The satisfaction in his deep blue eyes is almost as big as his desire. He presses his lips to my sternum and begins to feather kisses down to my lower body. Simultaneously, his fingers find my wet heat. I release a throaty moan as he finally begins to ease the ache that’s about to overwhelm me.

He drags one of my legs to his shoulder before his mouth lowers and finds my clit. Fingers, mouth, and tongue lapping, nibbling, kissing, thrusting. My heart pounds in my chest, racing faster and faster as the pleasure builds and builds.

I’m lost in a haze of pure sensation, every inch of my skin tingling as I reach the peak of pleasure, the tension coiling tighter and tighter inside me until it’s almost unbearable. And then, with a loud cry of his name on my lips, I shatter into a million pieces, my body convulsing with the force of my release.

There’s no time for me to react. He’s already on top of me, his mouth closes down on mine, and I taste myself on his lips. I’m desperate for more, for him, for his body. There’s no slow burn, only a fire with flames so high I can’t see anything but the inferno around me.

His thick erection teases my hip. I’m about to reach for it when he says, “I need to be inside you.”

Please is all I say, and he presses his length inside me. I pant with the sensation of him sliding deep. Deeper. So deep. It takes me some time to get used to him. When he begins to thrust in and out, he takes my mouth.

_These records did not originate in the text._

File: config.mk
export PLATFORM = sky130hd
export DESIGN_NAME = lbth_prefix
export DESIGN_NICKNAME = d
export VERILOG_FILES = /design/src/lbth_pkg.sv /design/src/lbth_prefix.sv
export SDC_FILE = /design/constraint.sdc
export NUM_CORES = 1
export LEC_CHECK = 0
export BUFFER_PORTS_ARGS = -buffer_cell sky130_fd_sc_hd__buf_2
export CAP_MARGIN = 5
export CORE_AREA = 8 8 94 96
export DETAILED_ROUTE_END_ITERATION = 7
export DIE_AREA = 0 0 102 104
export PLACE_DENSITY = 0.67
export REMOVE_ABC_BUFFERS = 1
export SETUP_SLACK_MARGIN = 0.02
export SYNTH_ARGS = -nofsm -noshare
export SYNTH_HDL_FRONTEND = slang
export SYNTH_SLANG_ARGS = --single-unit
File: constraint.sdc
create_clock -name vclk -period 3.93
set_clock_uncertainty 0.15 [all_clocks]
set_input_delay 0.393 -clock vclk [all_inputs]
set_output_delay 0.393 -clock vclk [all_outputs]
set_load 0.01 [all_outputs]
File: src/lbth_pkg.sv
package lbth_pkg;

   localparam int TABLE_SLOTS_DEF = 128;
   localparam int BLOCK_BITS_DEF = 20;
   localparam int ENTRY_COUNT_BITS = 8;

   typedef enum logic [1:0] {
      OP_LOOKUP = 2'd0,
      OP_INSERT = 2'd1,
      OP_REMOVE = 2'd2,
      OP_MOVE   = 2'd3
   } op_type;

   typedef enum logic [1:0] {
      STAT_DONE    = 2'd0,
      STAT_ABSENT  = 2'd1,
      STAT_FULL    = 2'd2,
      STAT_PRESENT = 2'd3
   } status_type;

   typedef enum logic [1:0] {
      S_IDLE,
      S_SEARCH,
      S_UPDATE,
      S_REPLY
   } state_type;

   typedef struct packed {
      logic search;
      logic shift;
      logic load;
   } cell_ctrl_type;

endpackage

File: src/lbth_prefix.sv
module lbth_prefix #(
   parameter int WIDTH = lbth_pkg::TABLE_SLOTS_DEF
) (
   input  logic [WIDTH-1:0] hits,
   output logic [WIDTH-1:0] covered
);

   localparam int LEVELS = (WIDTH > 1) ? $clog2(WIDTH) : 1;

   logic [WIDTH-1:0] lvl [0:LEVELS];

   assign lvl[0] = hits;

   // log-depth or-scan toward the newer end
   for (genvar l = 0; l < LEVELS; l++) begin : g_level
      assign lvl[l+1] = lvl[l] | (lvl[l] << (1 << l));
   end

   assign covered = lvl[LEVELS];

endmodule

==> reports/metrics.csv, run 1 <==
stage,metric,value,unit
worst_setup_path,type of origin of the critical path,input pin,
finish,"leading cell type in the layout, fill and taps excluded",sky130_fd_sc_hd__buf_2,
die,row count,32,
finish,storage element area,0,µm²
pwr,Power Total,127,µW
pwr,reported net switching power,65.5,µW
drt,# DRC,0,
pwr,fraction of power spent switching nets,51.4,%
synthesis,post-synthesis sequential area ratio,0,%
worst_setup_path,Worst Path Arrival,3110,ps
timing,worst-case setup margin in the final layout,282,ps
die,initial standard-cell utilization of the core,21.4,%
worst_setup_path,Worst Path Max Fanout,6,
synthesis,cell type with the largest total area after synthesis,sky130_fd_sc_hd__or3_1,
finish,fill cell total of the finished layout,832,
placement,pre-CTS setup slack,303,ps
synthesis,share of Yosys cell area claimed by the top area cell type,12.6,%
timing,final critical delay including setup and external delays,3650,ps
placement,cell area reported after detailed placement,3020,µm²
timing,hold violation total from the final report,0,
synthesis,cell area after technology mapping,1590,µm²
pwr,Power Internal,61.9,µW
pwr,combinational share of power,100.0,%
finish,Layout Area Growth over Synthesis,89.7,%
timing,final setup violating endpoints,0,
synthesis,post-synthesis average cell area,5.66,µm²
placement,placer's final routability congestion estimate,0.932,
timing,Final Cycle Share,92.8,%
finish,multi-input combinational cell area,1500,µm²
timing,final number of max-transition violations,0,
finish,clock buf count,0,
pwr,Sequential Power Share,0,%
die,Die Footprint,10600,µm²
finish,nets@finish,667,
synthesis,count of different cell masters after synthesis,32,
drt,via-per-instance ratio,5.18,
pwr,Pwr per Cell Area,42.2,nW/µm²
timing,unrepaired setup endpoints after global routing,no,
finish,FFs & Latches,0,
grt,pin count of the biggest net entering global routing,18,
timing,final sum of negative setup slack,0,ps
finish,most used cells in the layout excluding fill and tap cells,"256 x sky130_fd_sc_hd__buf_2, 37 x sky130_fd_sc_hd__nand2_1, 35 x sky130_fd_sc_hd__nor2_1",
drt,Starting DRT DRC Count,115,
pwr,Clock Power Share,0,%
worst_setup_path,classification of the worst setup path,input pin to output port,
min_path,Hold WC Path Type,input pin to output port,
finish,# diodes,0,
worst_setup_path,critical path endpoint category,output port,
clock_tree,number of gates given a new drive strength after cts,0,
timing,maximum clock frequency,274,MHz
finish,proportion of layout cells with a drive suffix above 1,54.0,%
die,die width,102,µm
drt,DRT Pass-1 Iters,4,
drt,via count,3307,
grt,number of global-route vias before repair,3563,
grt,antenna violations before repair,0,
drt,antenna-violating nets left,0,
grt,Global Route Usage Sum,20.5,%
pwr,peak ir drop on the vdd network,30.1,µV
die,die height,104,µm
run,Max-cap violations,0,
synthesis,Synth area leaders,"sky130_fd_sc_hd__or3_1 13%, sky130_fd_sc_hd__nor4_1 9.0%, sky130_fd_sc_hd__nor3_1 8.8%, sky130_fd_sc_hd__nand2_1 8.7%, sky130_fd_sc_hd__nor2_1 8.3%",
clock_tree,hold bufs inserted after CTS,0,
worst_setup_path,Crit path required time,3390,ps
die,io pins,256,
pwr,Static Leakage,0.00111,µW
synthesis,cell count after synthesis,281,
status,result of the run,"finished, final reports clean",
drt,routed wirelength normalized by instance count,18.7,µm
timing,slew at the pin with the worst max-slew slack,824,ps
finish,finished layout cell area,3020,µm²
finish,fin util,40.5,%
drt,final wirelength,12000,µm
timing,Max-slew headroom,44.6,%
synthesis,count of synthesis-stage warnings from yosys,0,
die,total core area,7450,µm²
grt,Overflow after GRT,0,
placement,number of buffer cells added on primary ports,256,
grt,wire length of the first global-routing pass,17800,µm
placement,hpwl dp,11000,µm
clock_tree,number of buffers inserted to repair setup after CTS,0,
## routing by layer
metal	GRT usage (%)	vias to the layer above	wire length (µm)
met5	0	-	0
met4	3.57	0	213
met3	5.76	12	1430
met2	41.8	193	6360
met1	18.9	1507	3950
li1	-	1595	-
## per-stage QoR
stage / instances / hold slack [ps]
global placement: 639 / 855
global route: 639 / 882
finish: 639 / 860
floorplan: 272 / 636
detailed placement: 639 / 859
CTS: 639 / 860
## power by group through the flow
stage	Sequential, µW	Combinational [µW]	Clock (µW)
6_report	0	127	0
3_5_place_dp	0	126	0
2_1_floorplan	0	29.8	0
4_1_cts	0	127	0
5_1_grt	0	139	0
3_3_place_gp	0	124	0
## synthesized netlist by cell type, drive strengths merged
cell / instances
nand2: 37
or2: 15
nor4: 24
and3: 5
or4b: 1
and2: 4
nand3: 21
nand4: 17
and4b: 2
nor4bb: 1
nor2: 35
nor3: 29
or3b: 3
buf: 7
or3: 32
nand4b: 7
nor2b: 1
nand2b: 6
clkbuf: 2
inv: 10
nand3b: 4
nor4b: 1
or4: 17
## final timing paths
| path | start | end | slack (ps) | depth (start not counted) |
|---|---|---|---|---|
| worst max-delay path | hits[0] | covered[75] | 280 | 8 |
| worst min-delay path | hits[0] | covered[0] | 860 | 2 |
## logic make-up (layout without fill, tap and decap cells)
family,count (synthesis),in the layout,share of synthesized area (%)
buffers and inverters,19,275,5.58
AND/OR/NAND/NOR,262,262,94.4
## cell type report
class / count / share of cell area [%]
multi-input cells: 262 / 49.8
repair buffers: 265 / 44.7
well taps: 102 / 4.23
inverters: 10 / 1.33
## worst max-delay path, cell delays in order
cell,delay [ps]
sky130_fd_sc_hd__buf_2,110
sky130_fd_sc_hd__or4_1,630
sky130_fd_sc_hd__nor4_4,370
sky130_fd_sc_hd__and3_2,300
sky130_fd_sc_hd__nand4_2,130
sky130_fd_sc_hd__or4_4,470
sky130_fd_sc_hd__or4b_1,540
sky130_fd_sc_hd__buf_2,160
(Power assumes the default switching activity.)
==> run 2, diff against run 1 <==
- CELL_PAD_IN_SITES_DETAIL_PLACEMENT: default -> 1
- CELL_PAD_IN_SITES_GLOBAL_PLACEMENT: default -> 1
- CORE_AREA: 8 8 94 96 -> 8 8 109 111
- DIE_AREA: 0 0 102 104 -> 0 0 117 119
- PLACE_DENSITY: 0.67 -> 0.85
==> run 2 against run 1 <==
  * Global-route usage is 1.5 points lower
  * First-iteration DRC count is 18% lower
  * Power is 4.2% higher
  * Wire length is 18% higher
  * Highest routed layer unchanged
==> reports/metrics.csv, run 2 (synthesized netlist as in run 1, its figures left out) <==
stage,metric,value,unit,change
status,result of the run,"finished, final reports clean",,
die,io pins,256,,unchanged
drt,via-per-instance ratio,4.94,,-4.6%
worst_setup_path,classification of the worst setup path,input pin to output port,,
pwr,Sequential Power Share,0,%,unchanged
placement,placer's final routability congestion estimate,0.955,,+2.4%
clock_tree,number of gates given a new drive strength after cts,0,,unchanged
timing,Final Cycle Share,92.8,%,about the same
run,Max-cap violations,0,,unchanged
drt,routed wirelength normalized by instance count,20.9,µm,+12%
finish,storage element area,0,µm²,unchanged
timing,slew at the pin with the worst max-slew slack,810,ps,-13.6 ps
drt,metal3 WL,1880,µm,+32%
worst_setup_path,Worst Path Arrival,3100,ps,about the same
placement,post-placement cell count,677,,+5.9%
finish,clock buf count,0,,unchanged
pwr,reported net switching power,69.3,µW,+5.7%
worst_setup_path,critical path endpoint category,output port,,
drt,antenna-violating nets left,0,,unchanged
grt,pin count of the biggest net entering global routing,18,,unchanged
timing,unrepaired setup endpoints after global routing,no,,
drt,highest routed layer,met4,,
drt,post-route met1 wirelength,4570,µm,+16%
grt,wire length of the first global-routing pass,20700,µm,+17%
die,die width,117,µm,+15%
clock_tree,number of buffers inserted to repair setup after CTS,0,,unchanged
finish,# diodes,0,,unchanged
finish,"leading cell type in the layout, fill and taps excluded",sky130_fd_sc_hd__buf_2,,
finish,Layout Area Growth over Synthesis,94.3,%,
pwr,combinational share of power,100.0,%,about the same
drt,final wirelength,14200,µm,+18%
timing,hold violation total from the final report,0,,unchanged
pwr,Pwr per Cell Area,43.0,nW/µm²,+1.8%
timing,final setup violating endpoints,0,,unchanged
die,row count,37,,+16%
pwr,peak ir drop on the vdd network,20.0,µV,-34%
drt,length of routed met2 wiring,7330,µm,+15%
grt,antenna violations before repair,0,,unchanged
min_path,number of cells on the worst hold path,2,,unchanged
pwr,Power Internal,63.5,µW,+2.7%
die,total core area,10100,µm²,+36%
die,initial standard-cell utilization of the core,15.8,%,-5.6 points
clock_tree,hold bufs inserted after CTS,0,,unchanged
min_path,HP Start,hits[0],,
pwr,fraction of power spent switching nets,52.2,%,+0.73 points
drt,# DRC,0,,unchanged
placement,hpwl dp,13100,µm,+19%
grt,Global Route Usage Sum,18.9,%,-1.5 points
min_path,Hold WC Path Type,input pin to output port,,
grt,Overflow after GRT,0,,unchanged
finish,final standard cell count with taps included and fillers excluded,677,,+5.9%
timing,Max-slew headroom,45.5,%,+0.92 points
drt,DRT Pass-1 Iters,4,,unchanged
die,die height,119,µm,+14%
worst_setup_path,library cell appearing most often on the critical path,sky130_fd_sc_hd__buf_2,,
placement,number of buffer cells added on primary ports,256,,unchanged
pwr,Clock Power Share,0,%,unchanged
finish,FFs & Latches,0,,unchanged
grt,number of global-route vias before repair,3837,,+7.7%
finish,nets@finish,671,,+0.60%
worst_setup_path,Crit path required time,3390,ps,about the same
worst_setup_path,Worst setup endpoint,covered[75],,
worst_setup_path,timing startpoint of the critical path,hits[0],,
timing,final number of max-transition violations,0,,unchanged
worst_setup_path,crit-path cells,"buf_2, or4_1, nor4_4, and3_2, nand4_2, or4_4, or4b_1, buf_2",,
drt,Starting DRT DRC Count,94,,-18%
pwr,Static Leakage,0.00113,µW,+1.8%
timing,maximum clock frequency,274,MHz,about the same
finish,proportion of layout cells with a drive suffix above 1,54.3,%,+0.34 points
drt,via count,3341,,+1.0%
worst_setup_path,Worst Path Max Fanout,6,,unchanged
timing,final sum of negative setup slack,0,ps,unchanged
timing,final critical delay including setup and external delays,3650,ps,-3.04 ps
worst_setup_path,CP max-delay cell,sky130_fd_sc_hd__or4_1,,
worst_setup_path,largest incremental delay on the critical path,650,ps,+20 ps
worst_setup_path,type of origin of the critical path,input pin,,
die,Die Footprint,13900,µm²,+31%
finish,most used cells in the layout excluding fill and tap cells,"256 x sky130_fd_sc_hd__buf_2, 37 x sky130_fd_sc_hd__nand2_1, 35 x sky130_fd_sc_hd__nor2_1",,
## run 2: metrics by stage
stage	hold WS (ps)	util, %	cell area, µm²	setup WS, ps	power, µW
CTS	869	30.6	3090	257	133
floorplan	636	-	1540	192	29.8
global route	880	30.6	3090	107	145
global placement	860	30.6	3090	356	128
finish	867	30.6	3090	285	133
detailed placement	867	30.6	3090	260	133
## run 2: area by class of cell
cell class,count,area (µm²)
tap,136,170
timing repair buffer,269,1380
multi-input combinational,262,1500
inverter,10,40.0
fill,1422,7000
## run 2: how the worst min path moves through the flow
stage                      end  slack (ps)
global placement    covered[0]         860
global route        covered[0]         880
floorplan           covered[0]         640
CTS                 covered[0]         870
finish              covered[0]         870
detailed placement  covered[0]         870
## run 2: critical path: cells and delay by family
kind | cells | cell delay [ps]
buf+inv | 2 | 280
simple gates | 6 | 2420
## run 2: power groups by stage
| stage | combinational [µW] | clock, µW | sequential [µW] |
|---|---|---|---|
| 2_1_floorplan | 29.8 | 0 | 0 |
| 4_1_cts | 133 | 0 | 0 |
| 6_report | 133 | 0 | 0 |
| 3_5_place_dp | 133 | 0 | 0 |
| 3_3_place_gp | 128 | 0 | 0 |
| 5_1_grt | 145 | 0 | 0 |
## run 2: metal layers
metal | track usage, % | up-vias
met4 | 5.20 | 0
met2 | 38.0 | 199
li1 | - | 1596
met3 | 7.58 | 22
met1 | 16.5 | 1524
met5 | 0 | -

As he kisses me, I want more. I want him to take all of me. I want him to possess me slowly or quickly, but either way, make me all his.

I want him to slowly reveal every layer of my being until there is nothing left but his mark upon me. I crave to feel the intensity of his passion, to be consumed by his desire. To burn me with his flames and take my soul, but to give me his heart.

While he pushes himself in and out and I meet his thrusts, all I want is to let go. I am willing to give myself to him completely.

To surrender to him, body and soul, to be his forevermore.

And as he holds me close, I feel a sense of belonging, a sense of home that I have never felt before. This shouldn’t be happening. He’s my best friend and I don’t have time to… but all I want is this. Us.

I can’t think more as the waves of pleasure wash over me. I feel him shudder and groan, his own release finally breaking free. We collapse onto the bed, our bodies entwined and spent, and I know this moment has changed us forever.

“I love you,” he says and as much as I want to say the same, something stops me from doing so. Callahan Thorndale is important to me, but we can’t be. Not when he doesn’t know who I really am.

ChapterThree

Callahan

Ansel arrives preciselywhen he said he would. He drives us in a dark sedan to an undisclosed off-the-grid remote location. The only thing that breaks the eerie silence is the sound of tires on the loose gravel. I can feel Lake’s unease. Her eyes are heavy and uneasy as we leave civilization behind us.